If you’re on the front-end of your WordPress site but logged in, you’ll probably see a “Customize” button in the top bar. If you’re in the backend of your WordPress site, you’ll probably find it easiest by looking for “Appearance > Customize” on the left-hand menu.

Add Plugins: Create a WordPress website with super powers!

WordPress plugins are huge and diverse. They range all the way from the popular e-commerce store in WooCommerce, to something much simpler like a social-share-buttons plugin. These are all available most easily from your WordPress site by going to “Plugins > Add New” in the left-side menu.

There are some WordPress plugins that aren’t available there. (This selection you see there is often called the “WordPress plugin repository” or “on WordPress.org”)

Add a Contact Form

It’s common to want to have a contact form.
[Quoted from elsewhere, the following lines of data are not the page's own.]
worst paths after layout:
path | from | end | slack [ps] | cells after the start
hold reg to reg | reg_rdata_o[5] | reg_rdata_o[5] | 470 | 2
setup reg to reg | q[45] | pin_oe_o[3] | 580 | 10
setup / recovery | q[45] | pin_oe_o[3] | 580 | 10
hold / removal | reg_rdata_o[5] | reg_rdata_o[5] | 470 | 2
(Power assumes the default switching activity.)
There are a lot of ways to do this in WordPress, but one of the most popular is to use a plugin tool called Ninja Forms. And for basic things like letting prospective clients email you. Here’s Quick Guide on that:

How to Use Ninja Forms to Create a Contact Form

Don’t Stress About Writing Code

A lot of our content here at WPShout is about how to write code for WordPress. We don’t focus as much about what’s useful for absolute beginners to WordPress. But we do have some content for that. I’d say you should definitely scroll through our archives of Quick Guides, which are little text-and-video tutorials about how to do specific pointed things.

Other than that, I mention our specialty hoping that if you someone you know does want to learn WordPress development, you’ll think of us here at WPShout. We’ve got a wealth of free courses, and some paid ones too.
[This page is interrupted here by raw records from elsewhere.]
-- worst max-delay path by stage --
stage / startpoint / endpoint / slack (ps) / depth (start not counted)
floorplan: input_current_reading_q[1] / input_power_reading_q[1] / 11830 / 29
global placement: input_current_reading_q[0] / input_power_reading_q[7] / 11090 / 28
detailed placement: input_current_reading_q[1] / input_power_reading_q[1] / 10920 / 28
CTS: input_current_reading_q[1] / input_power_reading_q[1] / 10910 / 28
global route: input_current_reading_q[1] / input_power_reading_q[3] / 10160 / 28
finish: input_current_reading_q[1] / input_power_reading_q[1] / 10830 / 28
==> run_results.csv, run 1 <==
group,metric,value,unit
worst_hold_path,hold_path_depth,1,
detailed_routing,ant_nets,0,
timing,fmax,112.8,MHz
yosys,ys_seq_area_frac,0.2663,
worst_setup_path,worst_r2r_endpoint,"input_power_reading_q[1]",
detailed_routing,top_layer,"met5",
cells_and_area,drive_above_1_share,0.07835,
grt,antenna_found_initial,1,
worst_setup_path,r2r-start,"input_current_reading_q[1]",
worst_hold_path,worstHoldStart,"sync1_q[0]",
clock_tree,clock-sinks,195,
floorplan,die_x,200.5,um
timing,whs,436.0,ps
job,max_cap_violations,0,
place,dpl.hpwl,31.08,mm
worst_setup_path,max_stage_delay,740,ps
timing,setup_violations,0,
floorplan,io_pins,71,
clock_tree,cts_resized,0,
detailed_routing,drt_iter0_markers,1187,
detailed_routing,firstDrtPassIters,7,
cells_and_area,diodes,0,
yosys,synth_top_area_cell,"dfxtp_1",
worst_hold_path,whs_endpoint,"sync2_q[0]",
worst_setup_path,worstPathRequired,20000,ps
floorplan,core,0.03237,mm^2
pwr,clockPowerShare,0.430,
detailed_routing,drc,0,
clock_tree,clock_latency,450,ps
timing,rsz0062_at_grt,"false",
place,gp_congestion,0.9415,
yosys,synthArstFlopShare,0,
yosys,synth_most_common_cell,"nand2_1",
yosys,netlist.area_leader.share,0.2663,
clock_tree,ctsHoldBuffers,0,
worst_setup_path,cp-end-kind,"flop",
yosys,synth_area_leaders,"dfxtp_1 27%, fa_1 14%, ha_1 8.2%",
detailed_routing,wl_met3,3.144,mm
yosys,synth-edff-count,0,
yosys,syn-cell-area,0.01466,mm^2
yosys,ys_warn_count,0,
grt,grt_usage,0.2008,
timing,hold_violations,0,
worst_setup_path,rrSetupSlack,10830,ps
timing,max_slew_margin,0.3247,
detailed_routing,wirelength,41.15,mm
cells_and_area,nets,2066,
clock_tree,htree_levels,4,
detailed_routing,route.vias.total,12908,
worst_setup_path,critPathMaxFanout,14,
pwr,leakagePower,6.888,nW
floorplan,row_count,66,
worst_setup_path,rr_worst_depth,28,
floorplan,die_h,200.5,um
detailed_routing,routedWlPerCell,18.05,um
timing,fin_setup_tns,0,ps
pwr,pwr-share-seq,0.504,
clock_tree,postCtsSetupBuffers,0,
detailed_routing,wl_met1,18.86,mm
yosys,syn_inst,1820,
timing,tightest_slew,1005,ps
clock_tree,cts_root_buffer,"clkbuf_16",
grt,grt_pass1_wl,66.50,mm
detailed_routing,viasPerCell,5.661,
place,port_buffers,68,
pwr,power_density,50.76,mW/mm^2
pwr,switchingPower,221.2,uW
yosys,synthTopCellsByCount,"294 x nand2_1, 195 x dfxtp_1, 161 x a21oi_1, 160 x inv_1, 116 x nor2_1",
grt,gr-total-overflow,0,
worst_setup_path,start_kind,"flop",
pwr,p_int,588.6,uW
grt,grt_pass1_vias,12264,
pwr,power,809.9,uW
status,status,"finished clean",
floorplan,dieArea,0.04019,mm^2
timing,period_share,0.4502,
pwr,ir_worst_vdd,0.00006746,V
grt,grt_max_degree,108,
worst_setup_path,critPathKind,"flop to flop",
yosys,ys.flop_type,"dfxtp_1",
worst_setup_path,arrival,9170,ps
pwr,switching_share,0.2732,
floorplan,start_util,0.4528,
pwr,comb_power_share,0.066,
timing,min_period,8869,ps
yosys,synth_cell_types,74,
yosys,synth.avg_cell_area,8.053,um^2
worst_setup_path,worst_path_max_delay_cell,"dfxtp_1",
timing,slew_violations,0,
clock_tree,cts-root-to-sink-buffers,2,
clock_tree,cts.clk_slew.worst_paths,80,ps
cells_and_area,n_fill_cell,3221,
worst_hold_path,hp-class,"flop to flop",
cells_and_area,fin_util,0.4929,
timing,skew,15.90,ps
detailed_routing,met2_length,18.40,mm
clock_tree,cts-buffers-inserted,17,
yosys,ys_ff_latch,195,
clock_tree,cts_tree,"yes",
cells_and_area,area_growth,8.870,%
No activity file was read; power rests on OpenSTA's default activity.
Wrapping Up on Creating a WordPress Website for Beginners

Hopefully this has been sufficient to give you enough understanding to answer for you how to build a WordPress website from scratch. Because I do have a word-limit and will-limit, this hasn’t been the how to create a WordPress website step-by-step you might be seeking. If you were looking for that, leave a comment so I know. If not, I hope you feel like you’ve got a good start.

As a beginner, creating a WordPress website can feel both really overwhelming and really uplifted. I hope, for you, more of the latter. WordPress is a powerful system to publish on the web, and once you wrap your head around if you gain a lot of internet superpowers. To new powers!